START DATA TO USE
--- src/rtl/core/spfb_pkg.sv ---
// Shared types and constants of the servo position frame builder.
// Used by every module of the block; depends on nothing.
package spfb_pkg;

   localparam int SPFB_QUEUE_DEPTH = 2;

   localparam int FRAME_LEN = 14;

   // frame constants
   localparam logic [7:0] HDR_BYTE    = 8'hFF;
   localparam logic [7:0] LEN_BYTE    = 8'h0A;
   localparam logic [7:0] WRITE_INSTR = 8'h03;
   localparam logic [7:0] START_ADDR  = 8'h29;
   localparam logic [7:0] PAD_BYTE    = 8'h00;
   localparam logic [15:0] POS_SIGN_OFFSET = 16'h8000;

   // byte positions within the frame
   localparam logic [3:0] BYTE_HDR0   = 4'd0;
   localparam logic [3:0] BYTE_HDR1   = 4'd1;
   localparam logic [3:0] BYTE_ID     = 4'd2;
   localparam logic [3:0] BYTE_LEN    = 4'd3;
   localparam logic [3:0] BYTE_INSTR  = 4'd4;
   localparam logic [3:0] BYTE_ADDR   = 4'd5;
   localparam logic [3:0] BYTE_ACCEL  = 4'd6;
   localparam logic [3:0] BYTE_POS_LO = 4'd7;
   localparam logic [3:0] BYTE_POS_HI = 4'd8;
   localparam logic [3:0] BYTE_PAD0   = 4'd9;
   localparam logic [3:0] BYTE_PAD1   = 4'd10;
   localparam logic [3:0] BYTE_SPD_LO = 4'd11;
   localparam logic [3:0] BYTE_SPD_HI = 4'd12;
   localparam logic [3:0] BYTE_CHK    = 4'd13;

   // register indexes
   localparam logic [1:0] CSR_ID_LOW  = 2'd0;
   localparam logic [1:0] CSR_ID_HIGH = 2'd1;
   localparam logic [1:0] CSR_POS_LOW = 2'd2;
   localparam logic [1:0] CSR_POS_HIGH = 2'd3;

   localparam logic STATUS_OK       = 1'b0;
   localparam logic STATUS_INVALID  = 1'b1;

   typedef struct packed {
      logic [7:0]         servo_id;
      logic [7:0]         accel;
      logic signed [15:0] target_position;
      logic [15:0]        move_speed;
   } req_type;

   typedef struct packed {
      logic [7:0] frame_byte;
      logic [3:0] byte_index;
      logic       last;
      logic       status;
   } rsp_type;

   // classified command as it waits in the queue
   typedef struct packed {
      logic        ok;
      logic [7:0]  servo_id;
      logic [7:0]  accel;
      logic [15:0] pos_enc;
      logic [15:0] move_speed;
      logic [7:0]  checksum;
   } cmd_type;

   typedef struct packed {
      logic full;
      logic empty;
   } queue_stat_type;

endpackage

--- src/rtl/core/spfb_front.sv ---
// Front end: bound registers, command acceptance, range check, position
// encoding and checksum. Depends on spfb_pkg.
module spfb_front (
   input  logic                    clock,
   input  logic                    reset,
   input  logic                    csr_wr_en,
   input  logic [1:0]              csr_index,
   input  logic [15:0]             csr_wr_data,
   input  logic                    req_valid,
   output logic                    req_ready,
   input  spfb_pkg::req_type       req,
   input  spfb_pkg::queue_stat_type q_stat,
   output logic                    push,
   output spfb_pkg::cmd_type       push_cmd
);
   import spfb_pkg::*;

   logic [7:0]         id_low_ff, id_low_in;
   logic [7:0]         id_high_ff, id_high_in;
   logic signed [15:0] pos_low_ff, pos_low_in;
   logic signed [15:0] pos_high_ff, pos_high_in;
   logic               id_ok, pos_ok;
   logic [15:0]        pos_enc;
   logic [7:0]         sum;

   always_comb begin
      id_low_in   = id_low_ff;
      id_high_in  = id_high_ff;
      pos_low_in  = pos_low_ff;
      pos_high_in = pos_high_ff;
      if (csr_wr_en) begin
         case (csr_index)
            CSR_ID_LOW:   id_low_in   = csr_wr_data[7:0];
            CSR_ID_HIGH:  id_high_in  = csr_wr_data[7:0];
            CSR_POS_LOW:  pos_low_in  = csr_wr_data;
            CSR_POS_HIGH: pos_high_in = csr_wr_data;
            default: ;
         endcase
      end
   end

   always_ff @(posedge clock) begin
      if (reset) begin
         id_low_ff   <= 8'd0;
         id_high_ff  <= 8'd254;
         pos_low_ff  <= 16'sh8000;
         pos_high_ff <= 16'sh7FFF;
      end else begin
         id_low_ff   <= id_low_in;
         id_high_ff  <= id_high_in;
         pos_low_ff  <= pos_low_in;
         pos_high_ff <= pos_high_in;
      end
   end

   assign id_ok  = (req.servo_id > id_low_ff) && (req.servo_id < id_high_ff);
   assign pos_ok = (req.target_position > pos_low_ff) &&
                   (req.target_position < pos_high_ff);

   // negative goal: sign-magnitude style, offset by half range
   assign pos_enc = req.target_position[15] ?
                    POS_SIGN_OFFSET - $unsigned(req.target_position) :
                    $unsigned(req.target_position);

   // bytes 2..12; the two pad bytes add nothing
   assign sum = req.servo_id + LEN_BYTE + WRITE_INSTR + START_ADDR + req.accel +
                pos_enc[7:0] + pos_enc[15:8] +
                req.move_speed[7:0] + req.move_speed[15:8];

   assign req_ready = !q_stat.full;
   assign push      = req_valid && req_ready;

   always_comb begin
      push_cmd.ok         = id_ok && pos_ok;
      push_cmd.servo_id   = req.servo_id;
      push_cmd.accel      = req.accel;
      push_cmd.pos_enc    = pos_enc;
      push_cmd.move_speed = req.move_speed;
      push_cmd.checksum   = ~sum;
   end

endmodule

--- src/rtl/core/spfb_queue.sv ---
// Short command queue between front and back ends, built from registers.
// Depends on spfb_pkg.
module spfb_queue #(
   parameter int DEPTH = spfb_pkg::SPFB_QUEUE_DEPTH
) (
   input  logic                     clock,
   input  logic                     reset,
   input  logic                     push,
   input  spfb_pkg::cmd_type        push_cmd,
   input  logic                     pop,
   output spfb_pkg::cmd_type        head_cmd,
   output spfb_pkg::queue_stat_type q_stat
);
   import spfb_pkg::*;

   localparam int PTR_W = (DEPTH > 1) ? $clog2(DEPTH) : 1;
   localparam int CNT_W = $clog2(DEPTH + 1);
   localparam logic [PTR_W-1:0] PTR_LAST = PTR_W'(DEPTH - 1);
   localparam logic [CNT_W-1:0] CNT_FULL = CNT_W'(DEPTH);

   cmd_type           slot_ff [DEPTH];
   logic [PTR_W-1:0]  wr_ptr_ff, wr_ptr_in;
   logic [PTR_W-1:0]  rd_ptr_ff, rd_ptr_in;
   logic [CNT_W-1:0]  count_ff, count_in;

   always_comb begin
      wr_ptr_in = wr_ptr_ff;
      rd_ptr_in = rd_ptr_ff;
      count_in  = count_ff;
      if (push) begin
         wr_ptr_in = (wr_ptr_ff == PTR_LAST) ? '0 : wr_ptr_ff + 1'b1;
      end
      if (pop) begin
         rd_ptr_in = (rd_ptr_ff == PTR_LAST) ? '0 : rd_ptr_ff + 1'b1;
      end
      if (push && !pop) begin
         count_in = count_ff + 1'b1;
      end else if (pop && !push) begin
         count_in = count_ff - 1'b1;
      end
   end

   always_ff @(posedge clock) begin
      if (reset) begin
         wr_ptr_ff <= '0;
         rd_ptr_ff <= '0;
         count_ff  <= '0;
      end else begin
         wr_ptr_ff <= wr_ptr_in;
         rd_ptr_ff <= rd_ptr_in;
         count_ff  <= count_in;
      end
   end

   always_ff @(posedge clock) begin
      if (push) begin
         slot_ff[wr_ptr_ff] <= push_cmd;
      end
   end

   assign head_cmd     = slot_ff[rd_ptr_ff];
   assign q_stat.full  = (count_ff == CNT_FULL);
   assign q_stat.empty = (count_ff == '0);

endmodule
END DATA TO USE
■ AIM OF THE TASK ■
Where does the string "checksum" occur in the listing above? Return every line that contains it.

■ RESPONSE BELOW ■
      logic [7:0]  checksum;
// encoding and checksum. Depends on spfb_pkg.
      push_cmd.checksum   = ~sum;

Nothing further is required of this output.